"I think he's done a great job here," Colletti said of Mattingly, last year's runner-up for the National League Manager of the Year Award.
"The last three years in the organization have been historic in a lot of different ways," Colletti said. "We kept the baseball team steady and the credit goes to a lot of people, including the man who runs the dugout and the leader of the guys. This is well deserved. He gets better and better."
Colletti's announcement came in the same interview room where Mattingly surprised club officials during a season-ending news conference. Mattingly complained about managing the final season of his first three-year deal as a lame duck and aired his frustration at a lack of support by unnamed members of ownership. He had asked that the club pick up a 2014 option a year earlier, but was denied.
During the October news conference, Mattingly revealed that the 2014 option had vested because the Dodgers advanced to the NL Championship Series, but he implied that the club might not want him back anyway, which Mattingly concluded because the club never announced the option vesting.
"Looking back, coming out of the playoffs after a long season and the frustrations, one way or the other, things just come out of you," Mattingly said Wednesday on a conference call. "Looking back, I'd rather it stayed in-house, but it came out and I couldn't help it."
Mattingly said he was disappointed that the club didn't announce the option vesting, but he soon spoke to club president Stan Kasten and chairman Mark Walter and, "at that point, I knew we'd get something done and wasn't too worried about it."
"Nobody felt differently about Donnie after that [news conference]," Colletti said. "It just took time to get it done the right way."
Mattingly said the new deal will remove the worst part of lame-duck managing: questions about job security instead of the team's play.
"That takes away from the game and what we're trying to accomplish," he said. "You're dealing with things that have nothing to do with us winning games. With my experience playing in New York, we changed managers almost every year. You learn from other players the value of stability and knowing you'll be around. It's not necessarily leverage, but you want the guys to know the organization has confidence in you as a manager, that they trust [you] and believe in [you]. It makes the job easier."
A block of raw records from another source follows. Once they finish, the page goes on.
File: src/rtl/gate_check_pkg.sv
// Shared types and helpers for the gate response checker.
// Tables are carried at the widest supported size so one helper serves every instance.
package gate_check_pkg;

    localparam int MAX_N_IN = 6;
    localparam int MAX_ROWS = 1 << MAX_N_IN;

    typedef enum logic [1:0] {
        IDLE = 2'd0,
        RUN  = 2'd1,
        DONE = 2'd2
    } state_t;

    // Number of truth-table rows for a gate with n_in inputs.
    function automatic int rows(input int n_in);
        return 1 << n_in;
    endfunction

    function automatic logic expected_out(input logic [MAX_ROWS-1:0] tbl,
                                          input logic [MAX_N_IN-1:0] vec);
        return tbl[vec];
    endfunction

endpackage

File: src/rtl/coverage_tracker.sv
// Bitmap of input vectors accepted during the current run.
// all_covered_next looks ahead by one beat so the FSM can finish on the covering handshake.
module coverage_tracker
    import gate_check_pkg::*;
#(
    parameter int N_IN = 2,
    parameter int ROWS = 4
) (
    input  logic            clk,
    input  logic            rst,
    input  logic            clear,
    input  logic            hit,
    input  logic [N_IN-1:0] idx,
    output logic [ROWS-1:0] bitmap,
    output logic            all_covered_next
);

    logic [ROWS-1:0] hit_mask;

    // NOTE: every variable assigned here gets a default first, so no latch is inferred.
    always_comb begin
        hit_mask = '0;
        if (hit) begin
            hit_mask[idx] = 1'b1;
        end
    end

    assign all_covered_next = &(bitmap | hit_mask);

    // NOTE: sequential state uses non-blocking assignments so every flop samples pre-edge values.
    always_ff @(posedge clk) begin
        if (rst) begin
            bitmap <= '0;
        end else if (clear) begin
            bitmap <= '0;
        end else begin
            bitmap <= bitmap | hit_mask;
        end
    end

endmodule

File: config.mk
export PLATFORM = sky130hd
export DESIGN_NAME = coverage_tracker
export DESIGN_NICKNAME = d
export VERILOG_FILES = /design/src/rtl/gate_check_pkg.sv /design/src/rtl/coverage_tracker.sv
export SDC_FILE = /design/constraint.sdc
export NUM_CORES = 1
export LEC_CHECK = 0
export ABC_AREA = 1
export CAP_MARGIN = 10
export CORE_AREA = 5 5 42 44
export CTS_CLUSTER_DIAMETER = 100
export DETAILED_ROUTE_END_ITERATION = 10
export DIE_AREA = 0 0 47 49
export DONT_BUFFER_PORTS = 1
export GPL_TIMING_DRIVEN = 0
export PLACE_DENSITY = 0.36
export SYNTH_ARGS = -nofsm -noshare
export SYNTH_HDL_FRONTEND = slang
export SYNTH_SLANG_ARGS = --single-unit
File: constraint.sdc
create_clock -name clk -period 0.8 [get_ports clk]
set_input_delay 0.08 -clock clk [delete_from_list [all_inputs] [get_ports clk]]
set_output_delay 0.08 -clock clk [all_outputs]
set_load 0.02 [all_outputs]
==> results.json <==
{
  "regMostFlops": "bitmap",
  "cts-root-buf": "clkbuf_4",
  "final_cell_area_um2": 279.0,
  "synthArstFlopShare_pct": 0,
  "grt_pass1_vias": 178,
  "power_leakage_nw": 0.1115,
  "drive_above_1_share_pct": 57.58,
  "io_buffers": 0,
  "critPathSlowestCell": "dfxtp_4",
  "overflow": 0,
  "core_um2": 1401,
  "synth_nets": 33,
  "rr_endpoint": "bitmap[1]$_SDFF_PP0_",
  "die-width_um": 47,
  "nets": 40,
  "required_ns": 0.72,
  "cp-start-kind": "flop",
  "slew_viol_final": 0,
  "post_dp_cell_area_um2": 212.7,
  "reg2reg_slack_ns": 0.07,
  "path_cells": "inv_2 > nand2_2 > nand2_2 > nor2_4",
  "reg2reg_depth": 3,
  "slew_headroom_pct": 89.62,
  "layout_setup_ws_ns": -0.2238,
  "vias": 186,
  "totalWireLength_um": 461,
  "synth_edf_count": 0,
  "ys_seq_area_share_pct": 45.07,
  "outcome": "complete, but fails checks",
  "synth_ff_type": "dfxtp_1",
  "ys_types": 7,
  "start_util_pct": 12.68,
  "dp_slack_ns": -0.04878,
  "synth_top_area_share_pct": 45.07,
  "area_growth_pct": 57.04,
  "dieArea_um2": 2303,
  "powerDensity_nw_per_um2": 1911,
  "crit_arrival_ns": 0.94,
  "place_congestion": 0.6303,
  "vias_per_cell": 3.796,
  "period_share_pct": 128.0,
  "post_synth.cell_area_avg_um2": 6.580,
  "numCtsBuffers": 3,
  "pin_count": 11,
  "ys_warn_count": 0,
  "die_height_um": 49,
  "worst_skew_pair.late_latency_ns": 0.25,
  "max-clock-path-buffers": 2,
  "grt_pass1_wl_um": 821,
  "grt_setup_unrepaired": "true",
  "avgRoutedWirePerCell_um": 9.408,
  "drcViolationCount": 0,
  "rr_startpoint": "bitmap[1]$_SDFF_PP0_",
  "timing_hold_violations_final": 0,
  "drt_first_pass_iters": 1,
  "yosysMostFrequentCell": "nand2_1",
  "antenna_found_initial": 0,
  "synth_top_cell_by_area": "dfxtp_1",
  "p_total_w": 0.0005333,
  "biggestRegsByFlops": "bitmap (4)",
  "max-vdd-ir-drop_uv": 668.9,
  "initialDrtViolationCount": 0,
  "tightest_slew_ns": 0.1553,
  "largest_reg_flops": 4,
  "diodes": 0,
  "hpwl_um": 353.8,
  "crit_type": "flop to output port",
  "rows": 14,
  "synth_top_cells_by_count": "7 x nand2_1, 6 x inv_1, 4 x a21oi_1, 4 x dfxtp_1, 3 x nand3_1",
  "track_usage_pct": 5.700,
  "critPathCaptureType": "output port",
  "worstHoldPathType": "input pin to flop",
  "crit_top_cell": "nand2_2",
  "netlist_area_um2": 177.7,
  "slowest_delay_ns": 0.38,
  "synthTopCellsByArea": "dfxtp_1 45%, nand2_1 15%, inv_1 13%",
  "worstSetupEndpoint": "all_covered_next",
  "cts.htree.levels": 1,
  "clk_pin_slew_ns": 0.04,
  "worstSetupStartpoint": "bitmap[1]$_SDFF_PP0_",
  "synthCells": 27,
  "fin_worst_skew_ns": 0,
  "max_freq_ghz": 0.9768,
  "setup_tns_ns": -0.2238,
  "path_max_fanout": 2,
  "period_needed_ns": 1.024,
  "grt_max_degree": 5,
  "cap_violations": 0,
  "cts_tree": "yes",
  "clock_sinks": 4,
  "synth-seq-cells": 4,
  "violations": "negative setup slack",
  "setup_viol": 1,
  "antenna_left": 0
}
-- power by group --
part           internal (W)  switching, W   total, W
combinational     0.0000165     0.0000207  0.0000372
clock              0.000188      0.000103   0.000292
sequential         0.000195    0.00000937   0.000205
-- worst min path at each step --
stage	start	end	slack, ns	depth (start not counted)
finish	hit	bitmap[1]$_SDFF_PP0_	0.03	2
floorplan	hit	bitmap[0]$_SDFF_PP0_	0.24	2
global placement	hit	bitmap[0]$_SDFF_PP0_	0.25	2
CTS	hit	bitmap[1]$_SDFF_PP0_	0.009	2
detailed placement	hit	bitmap[0]$_SDFF_PP0_	0.25	2
global route	hit	bitmap[1]$_SDFF_PP0_	0.03	2
-- cell type report --
class | count | area [um^2]
tap | 16 | 20.02
timing repair buffer | 2 | 17.52
fill | 168 | 1122
multi-input combinational | 17 | 97.59
sequential | 4 | 95.09
inverter | 6 | 22.52
clock buffer | 4 | 26.28
-- layer usage --
metal	vias up	GRT usage [%]	share of wire (%)
li1	95	-	-
met1	81	5.702	41
met2	7	6.109	48
met3	3	2.583	4.8
met4	0	9.677	6.1
met5	-	0	0
-- layout by cell type, fill, tap and decap left out, drive strengths merged --
master	Yosys	layout
nand2	7	7
inv	6	6
a21oi	4	4
dfxtp	4	4
clkbuf	0	4
nand3	3	3
nor2	2	2
or2	1	1
dlygate4sd3	0	1
buf	0	1
-- stage by stage --
stage / utilization, % / hold WS (ns) / std cells
3_5_place_dp: 15.18 / 0.2536 / 43
4_1_cts: 19.02 / 0.008693 / 48
3_3_place_gp: 15.18 / 0.2542 / 43
6_report: 19.91 / 0.03017 / 49
5_1_grt: 19.91 / 0.02717 / 49
2_1_floorplan: - / 0.2369 / 27
-- kinds of logic (layout without fill, tap and decap cells) --
| family | Yosys count | count (layout) | share of synthesized area, % |
|---|---|---|---|
| compound gates | 4 | 4 | 11.27 |
| buf+inv | 6 | 12 | 12.68 |
| flops | 4 | 4 | 45.07 |
| simple gates | 13 | 13 | 30.99 |
-- repair_timing --
| action | in CTS | in global routing |
|---|---|---|
| buffers inserted | 0 | 1 |
| hold buffers | 1 | 0 |
| hold endpoints to repair | 1 | 0 |
| endpoints found under the setup margin | 1 | 2 |
| pin swaps | 6 | 2 |
| resized for setup | 10 | 3 |
-- critical path: cells and delay by family (launching register included) --
family	cells	cell delay, ns
buffers and inverters	1	0.04
flip-flops	1	0.38
AND/OR/NAND/NOR	3	0.28
Note: power is estimated with default switching activity, not from simulation.
File: src/rtl/ray_tri_sched.sv
// ray_tri_sched
// -----------------------------------------------------------------------------
// Schedules one ray-vs-triangle sweep: issues triangle indices 0..N-1 to a
// fetch unit under a valid/ready handshake, caps the number of triangles
// outstanding in the intersection pipeline, and folds the in-order results
// into a closest-hit record (distance + triangle index).
//
// Ports
//   i_clk, i_rstn      clock, synchronous active-low reset
//   i_start            begin a sweep (honoured only in IDLE)
//   i_num_tris         triangle count, sampled on an accepted i_start
//   o_busy             high whenever the scheduler is not IDLE
//   o_idx_valid/o_idx  triangle index offered to the fetch unit
//   i_idx_ready        fetch unit accepts o_idx
//   i_isect_valid      intersection result valid (results return in issue order)
//   i_isect_result     hit flag of the returning triangle
//   i_isect_t          signed 16.16 hit distance of the returning triangle
//   o_done             one-cycle pulse at sweep end
//   o_hit/o_t/o_hit_idx closest-hit record, held until the next sweep starts
//   o_err              sticky flag for results arriving when none are expected
// -----------------------------------------------------------------------------
module ray_tri_sched #(
    parameter int                 IDX_W        = 16,
    parameter int                 MAX_INFLIGHT = 8,
    parameter logic signed [31:0] T_INIT       = 32'sh7fffffff
) (
    input  logic                    i_clk,
    input  logic                    i_rstn,
    input  logic                    i_start,
    input  logic [IDX_W-1:0]        i_num_tris,
    output logic                    o_busy,
    output logic                    o_idx_valid,
    output logic [IDX_W-1:0]        o_idx,
    input  logic                    i_idx_ready,
    input  logic                    i_isect_valid,
    input  logic                    i_isect_result,
    input  logic signed [31:0]      i_isect_t,
    output logic                    o_done,
    output logic                    o_hit,
    output logic signed [31:0]      o_t,
    output logic [IDX_W-1:0]        o_hit_idx,
    output logic                    o_err
);

    // Wide enough to represent every value 0..MAX_INFLIGHT inclusive.
    localparam int INF_W = $clog2(MAX_INFLIGHT + 1);

    typedef enum logic [1:0] {
        IDLE,
        ISSUE,
        DRAIN,
        DONE
    } state_t;

    state_t           state;
    logic [IDX_W-1:0] num_lat;    // triangle count latched at start
    logic [IDX_W-1:0] issue_cnt;  // next index to offer
    logic [IDX_W-1:0] ret_cnt;    // index of the next result to come back
    logic [INF_W-1:0] inflight;   // issued but not yet returned

    logic xfer;
    logic active;
    logic consume;
    logic stray;
    logic closer;

    // Outputs below are plain decodes of registered state; nothing here
    // depends combinationally on an input except the handshake qualifiers.
    always_comb begin
        o_busy      = (state != IDLE);
        o_done      = (state == DONE);
        o_idx       = issue_cnt;
        o_idx_valid = (state == ISSUE) && (inflight < INF_W'(MAX_INFLIGHT));
        xfer        = o_idx_valid && i_idx_ready;
        active      = (state == ISSUE) || (state == DRAIN);
        // A result is only meaningful if something is actually outstanding.
        consume     = i_isect_valid && active && (inflight != '0);
        stray       = i_isect_valid && !consume;
        // Strict signed compare: on equal distance the earlier index wins.
        closer      = consume && i_isect_result && (i_isect_t < o_t);
    end

    // NOTE: every register here is assigned with <= so that all updates in a
    // cycle see the same pre-edge values regardless of statement order.
    always_ff @(posedge i_clk) begin
        if (!i_rstn) begin
            state     <= IDLE;
            num_lat   <= '0;
            issue_cnt <= '0;
            ret_cnt   <= '0;
            inflight  <= '0;
            o_hit     <= 1'b0;
            o_t       <= T_INIT;
            o_hit_idx <= '0;
            o_err     <= 1'b0;
        end else begin
            case (state)
                IDLE: begin
                    if (i_start) begin
                        num_lat   <= i_num_tris;
                        issue_cnt <= '0;
                        ret_cnt   <= '0;
                        o_hit     <= 1'b0;
                        o_t       <= T_INIT;
                        o_hit_idx <= '0;
                        o_err     <= 1'b0;
                        state     <= (i_num_tris == '0) ? DONE : ISSUE;
                    end
                end
                ISSUE: begin
                    if (xfer) begin
                        issue_cnt <= issue_cnt + IDX_W'(1);
                        if (issue_cnt == num_lat - IDX_W'(1)) begin
                            state <= DRAIN;
                        end
                    end
                end
                DRAIN: begin
                    if (ret_cnt == num_lat) begin
                        state <= DONE;
                    end
                end
                DONE: begin
                    state <= IDLE;
                end
                default: begin
                    state <= IDLE;
                end
            endcase

            if (consume) begin
                ret_cnt <= ret_cnt + IDX_W'(1);
                if (closer) begin
                    o_t       <= i_isect_t;
                    o_hit_idx <= ret_cnt;
                    o_hit     <= 1'b1;
                end
            end

            // Simultaneous issue and return leave the count unchanged.
            case ({xfer, consume})
                2'b10:   inflight <= inflight + INF_W'(1);
                2'b01:   inflight <= inflight - INF_W'(1);
                default: inflight <= inflight;
            endcase

            // Placed after the start-of-sweep clear so an unexpected result
            // in the same cycle as i_start is still flagged.
            if (stray) begin
                o_err <= 1'b1;
            end
        end
    end

endmodule
File: config.mk
export PLATFORM = sky130hd
export DESIGN_NAME = ray_tri_sched
export DESIGN_NICKNAME = d
export VERILOG_FILES = /design/src/rtl/ray_tri_sched.sv
export SDC_FILE = /design/constraint.sdc
export NUM_CORES = 1
export LEC_CHECK = 0
export CAP_MARGIN = 10
export CORE_AREA = 2 2 97 169
export DETAILED_ROUTE_END_ITERATION = 6
export DIE_AREA = 0 0 99 171
export GPL_ROUTABILITY_DRIVEN = 0
export PLACE_DENSITY = 0.74
export SLEW_MARGIN = 20
export SYNTH_ARGS = -nofsm -noshare
export SYNTH_HDL_FRONTEND = slang
export SYNTH_SLANG_ARGS = --single-unit
File: constraint.sdc
create_clock -name i_clk -period 4 [get_ports i_clk]
set_input_delay 0.8 -clock i_clk [delete_from_list [all_inputs] [get_ports i_clk]]
set_output_delay 0.8 -clock i_clk [all_outputs]
set_load 0.01 [all_outputs]
==> out/metrics.csv, run 1 <==
stage,metric,value,unit
status,status,completed,
placement,port_buffers,122,
timing,fmax,310,MHz
logic_synthesis,synth_cell_type_count,53,
logic_synthesis,ys.flop_type,dfxtp_1,
grt,grt_usage,0.185,
logic_synthesis,synth_edf_count,0,
power_and_ir_drop,leakagePower,3.69,nW
cts,h-tree-depth,3,
cts,ctsHoldBuffers,0,
drt,drt-initial-drc-count,269,
cts,ctsResizeCount,0,
power_and_ir_drop,ir_drop,0.437,mV
logic_synthesis,synthesis.nets,833,
drt,highest_layer,met4,
setup_path,setup.worst_path.class,register to register,
logic_synthesis,synthTopCellsByArea,"dfxtp_1 34%, mux2i_1 8.8%, ha_1 8.4%",
grt,grt_overflow,0,
grt,grt_pass1_vias,5395,
final_layout,multiInputGateArea,3730,um2
final_layout,fin_nets,945,
timing,min_period,3.23,ns
cts,cts.sinks,104,
timing,hold_viol,0,
timing,fin_setup_tns,0,ns
placement,post-place-ws,0.498,ns
drt,m1WireLength,5950,um
logic_synthesis,synthArstFlopShare,0,
grt,grt_pass1_wl,25500,um
grt,antenna_found_initial,0,
drt,route.met2.wl,8420,um
setup_path,start_kind,register,
cts,cts-root-buf,clkbuf_16,
logic_synthesis,syn_area_per_cell,8.29,um2
logic_synthesis,synth_area,6110,um2
cts,clkTransAtPathRegs,0.07,ns
placement,place_hpwl,11900,um
final_layout,nFillCells,1482,
drt,antenna_left,0,
logic_synthesis,netlist_top_cells_count,"106 x nand2_1, 104 x dfxtp_1, 68 x nor2_1",
die,fp.dieW,99,um
logic_synthesis,ys_ff_latch,104,
final_layout,syn2layout_area_growth,28.1,%
drt,firstDrtPassIters,4,
power_and_ir_drop,cellPowerDensity,371,nW/um2
timing,report.final.slew_viol_count,0,
drt,wl_per_cell,14.9,um
worst_hold_path,min_path_type,register to register,
logic_synthesis,yosysTopAreaCell,dfxtp_1,
setup_path,crit_fanout,6,
logic_synthesis,netlist_instances,737,
timing,rsz0062_at_grt,no,
die,num_io_pins,123,
die,die_area,16900,um2
setup_path,required,4.27,ns
setup_path,cp-end-kind,register,
timing,setup_viol,0,
drt,met3_length,630,um
cts,cts_tree,done,
cts,clock_latency,0.36,ns
run,cap_violations,0,
setup_path,reg2reg_depth,7,
cts,cts_made_buffers,9,
final_layout,drive_above_1_share,0.0492,
drt,drc,0,
die,die_h,171,um
timing,skew,0.0154,ns
timing,tightest_slew,0.641,ns
timing,fin_crit_sh,0.806,
final_layout,seq_area,2080,um2
logic_synthesis,yosysWarnings,0,
drt,drt_wl_total,15500,um
die,core,15600,um2
logic_synthesis,yosysMostFrequentCell,nand2_1,
grt,grt_max_degree,36,
drt,vias,5444,
drt,avgViaCountPerCell,5.22,
cts,post_cts_buffers,0,
final_layout,diodes,0,
setup_path,r2r_slack,0.77,ns
cts,clockBufferDepth,2,
setup_path,cp.arrival,3.50,ns
timing,relSlewSlack,0.569,
worst_hold_path,holdPathStages,2,
die,rows,61,
die,start_util,0.391,
logic_synthesis,yosysSeqAreaShare,0.341,
timing,setup_ws,0.774,ns
logic_synthesis,yosys.area.top_type_share,0.341,
-- placed cells by master, fill, tap and decap left out, types with 3 or more instances in the layout --
master / instances
and4_1: 4
nor4_1: 12
a21boi_0: 22
or4_4: 3
clkdlybuf4s50_1: 121
inv_1: 40
nand3_1: 18
ha_1: 41
o21ai_0: 21
and3_1: 13
nor3_1: 6
nand2_1: 106
nor2_1: 68
or3_1: 7
a21o_1: 7
buf_4: 12
nand4_1: 9
o211ai_1: 7
a21oi_1: 22
and2_1: 13
xnor2_1: 18
clkinv_4: 3
o21a_1: 3
mux2i_1: 54
xor2_1: 34
dfxtp_1: 104
nor2b_1: 36
a2111oi_0: 3
clkbuf_16: 9
-- metal layers --
layer	vias up	GRT usage
li1	2735	-
met1	2536	0.196
met2	140	0.355
met3	33	0.0302
met4	0	0.0762
met5	-	0
-- cell type report --
type,count,area share
flip-flops and latches,104,0.266
multi-input cells,559,0.477
inverters,41,0.0197
clock inverters,6,0.00975
repair buffers,134,0.167
clock buffers,10,0.0305
well taps,189,0.0302
-- kinds of logic (layout without fill, tap and decap cells) --
family,count (synthesis),count (layout),synth area share
flip-flops,104,104,0.341
AO/OA/AOI/OAI,99,99,0.107
adder cells (fa/ha/maj),42,42,0.0872
multiplexers,54,54,0.0884
AND/OR/NAND/NOR,312,312,0.253
XOR/XNOR,52,52,0.0745
buffers and inverters,74,191,0.0483
-- where the power goes --
group / leakage, nW / switching (mW) / total, mW / internal (mW)
logic: 2.69 / 0.436 / 0.803 / 0.367
clock network: 0.155 / 0.429 / 0.942 / 0.513
registers: 0.842 / 0.0752 / 1.16 / 1.08
-- stage by stage --
stage	util	total power [mW]	hold slack (ns)	instance area [um2]	instances
after floorplan	-	1.71	0.471	6110	737
after global placement	0.480	1.97	0.443	7510	1027
after detailed placement	0.480	1.99	0.451	7510	1027
after CTS	0.500	2.93	0.460	7830	1043
after global routing	0.500	3.06	0.480	7830	1043
final	0.500	2.90	0.455	7830	1043
-- final timing paths --
kind                             endpoint                     from
setup / recovery    state[0]$_SDFFE_PN0P_  num_lat[0]$_SDFFE_PN0P_
hold / removal    o_hit_idx[6]$_SDFF_PN0_  o_hit_idx[6]$_SDFF_PN0_
setup reg to reg    state[0]$_SDFFE_PN0P_  num_lat[0]$_SDFFE_PN0P_
hold reg to reg   o_hit_idx[6]$_SDFF_PN0_  o_hit_idx[6]$_SDFF_PN0_
-- worst max-delay path, stage by stage (launching register included) --
cell and delay (ns):
dfxtp_1 0.38, or4_4 0.61, or3_4 0.41, or4_4 0.53, a221oi_2 0.34, nand3_1 0.12, or4b_4 0.55, o211ai_1 0.20
-- sequential cells by signal (all words and copies together) (netlist names) --
name and cells:
o_hit_idx 16, o_t 32, ret_cnt 16, num_lat 16, o_idx 16, o_err 1
inflight 4, o_hit 1, state 2
Power figures use the tool's default switching activity.
==> run 2, diff against run 1 <==
clock period = 3.3 ns   (was 4 ns; I/O delays follow)
==> run 2 against run 1 <==
  * Sequential cell count unchanged
  * Cell count up 0.86%
  * Via count about the same
  * Count of clock-buffer cells in the layout unchanged
  * Die area unchanged
  * Hold slack better by 0.0029 ns
  * Largest cell class unchanged
  * Largest power group unchanged
==> out/metrics.csv, run 2 (synthesis gave the netlist of run 1 again) <==
stage,metric,value,unit,change
cts,cts_made_buffers,9,,unchanged
grt,antenna_found_initial,0,,unchanged
power_and_ir_drop,cellPowerDensity,438,nW/um2,+18%
cts,post_cts_buffers,0,,unchanged
power_and_ir_drop,ir_drop,0.359,mV,-18%
die,start_util,0.391,,unchanged
timing,skew,0.0101,ns,-0.00527 ns
cts,ctsHoldBuffers,0,,unchanged
final_layout,fin_nets,954,,+0.95%
timing,tightest_slew,0.628,ns,-0.0129 ns
worst_hold_path,min_from,o_hit_idx[6]$_SDFF_PN0_,,
drt,drc,0,,unchanged
die,fp.dieW,99,um,unchanged
grt,grt_max_degree,37,,+2.8%
run,cap_violations,0,,unchanged
setup_path,cp.arrival,3.39,ns,-0.11 ns
placement,dp_cells,1036,,+0.88%
cts,clockBufferDepth,2,,unchanged
timing,fin_crit_sh,0.948,,+0.141
status,status,completed,,
setup_path,cp-end-kind,register,,
drt,wl_per_cell,14.9,um,+0.59%
final_layout,final_cell_mix,"121 x clkdlybuf4s50_1, 106 x nand2_1, 104 x dfxtp_1",,
final_layout,syn2layout_area_growth,28.9,%,
setup_path,setup.worst_path.class,register to register,,
timing,rsz0062_at_grt,no,,
timing,report.final.slew_viol_count,0,,unchanged
cts,cts.sinks,104,,unchanged
cts,cts-root-buf,clkbuf_16,,
drt,avgViaCountPerCell,5.17,,-0.91%
drt,vias,5441,,-0.055%
cts,cts_tree,done,,
setup_path,required,3.56,ns,-0.71 ns
drt,drt_wl_total,15700,um,+1.5%
die,die_h,171,um,unchanged
cts,clkTransAtPathRegs,0.07,ns,about the same
die,core,15600,um2,unchanged
final_layout,layout.cells.most_common,clkdlybuf4s50_1,,
die,rows,61,,unchanged
die,die_area,16900,um2,unchanged
final_layout,diodes,0,,unchanged
setup_path,r2r-start,num_lat[0]$_SDFFE_PN0P_,,
final_layout,final_cells,1052,,+0.86%
setup_path,startpoint,num_lat[0]$_SDFFE_PN0P_,,
setup_path,crit_fanout,5,,-1
timing,min_period,3.13,ns,-0.0983 ns
timing,hold_viol,0,,unchanged
final_layout,largest_register,o_t,,
cts,clock_latency,0.35,ns,about the same
grt,grt_pass1_vias,5369,,-0.48%
final_layout,largest_register_ffs,32,,unchanged
timing,fmax,320,MHz,+3.1%
final_layout,drive_above_1_share,0.0591,,+0.00992
timing,setup_viol,0,,unchanged
power_and_ir_drop,leakagePower,3.72,nW,+0.93%
timing,relSlewSlack,0.582,,+0.0126
cts,ctsResizeCount,0,,unchanged
drt,drt-initial-drc-count,216,,-20%
placement,port_buffers,122,,unchanged
power_and_ir_drop,total_power,3.45,mW,+19%
setup_path,start_kind,register,,
die,num_io_pins,123,,unchanged
grt,grt_pass1_wl,25400,um,-0.54%
grt,grt_overflow,0,,unchanged
grt,grt_usage,0.185,,+0.000263
drt,firstDrtPassIters,4,,unchanged
drt,antenna_left,0,,unchanged
placement,place_hpwl,12100,um,+1.8%
cts,h-tree-depth,3,,unchanged
worst_hold_path,min_path_type,register to register,,
run 2: area by class of cell:
class                      count  area, um2
clock inverter                 6       50.0
inverter                      41        154
fill                        1465       7770
tap                          189        236
clock buffer                  10        229
multi-input combinational    559       3740
sequential                   104       2080
timing repair buffer         143       1390
run 2: worst paths after layout:
kind	endpoint	slack, ns	depth (start not counted)
setup / recovery	state[0]$_SDFFE_PN0P_	0.17	10
hold / removal	o_hit_idx[6]$_SDFF_PN0_	0.46	2
setup reg to reg	state[0]$_SDFFE_PN0P_	0.17	10
hold reg to reg	o_hit_idx[6]$_SDFF_PN0_	0.46	2
run 2: stage by stage:
step	utilization	hold WS (ns)	area, um2	setup TNS [ns]	worst slack [ns]
2_1_floorplan	-	0.471	6110	0	0.260
3_3_place_gp	0.485	0.445	7590	0	0.0611
3_5_place_dp	0.485	0.452	7590	-0.184	-0.0342
4_1_cts	0.503	0.461	7870	0	0.150
5_1_grt	0.504	0.493	7880	0	0.00351
6_report	0.504	0.458	7880	0	0.173
run 2: power breakdown:
part / total [mW] / internal [mW] / leakage [nW] / switching [mW]
clock network: 1.03 / 0.524 / 0.135 / 0.505
registers: 1.39 / 1.31 / 0.842 / 0.0752
logic: 1.03 / 0.466 / 2.74 / 0.566
total: 3.45 / 2.30 / 3.72 / 1.15
run 2: worst max-delay path, cell delays in order, from the launching register on:
cell and delay [ns]:
dfxtp_1 0.32, buf_4 0.16, inv_1 0.05, ha_1 0.24, or4b_2 0.69, nor4_1 0.36
xnor2_1 0.16, nor3_1 0.21, nand3_1 0.11, or4b_4 0.54, o211ai_1 0.20
run 2: layer usage:
metal  part of all wire  track usage  up-vias
met3              0.040       0.0257       25
met1               0.39        0.198     2537
met5                  0            0        -
li1                   -            -     2755
met2               0.54        0.357      124
met4              0.023       0.0762        0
Colletti said Mattingly, a Yankees legend hired to replace Joe Torre with only Arizona Fall League managerial experience, has grown into the role.
"Going in, I knew the traits of the man -- his work ethic and making sure he can be as successful as he can be and not leave anything to chance," Colletti said. "Now it's his experience and willingness to adjust to those experiences. Last year was an important step for him. Hanley Ramirez and Zack Greinke were hurt and the starting pitching started to take on water, and [Mattingly] kept it steady while everybody was saying he won't be back and won't survive another day."
By mid-June, with a record-setting payroll in last place and rumors of Mattingly's imminent dismissal, the Dodgers unleashed what became the greatest in-season comeback in franchise history and one of the greatest in baseball history.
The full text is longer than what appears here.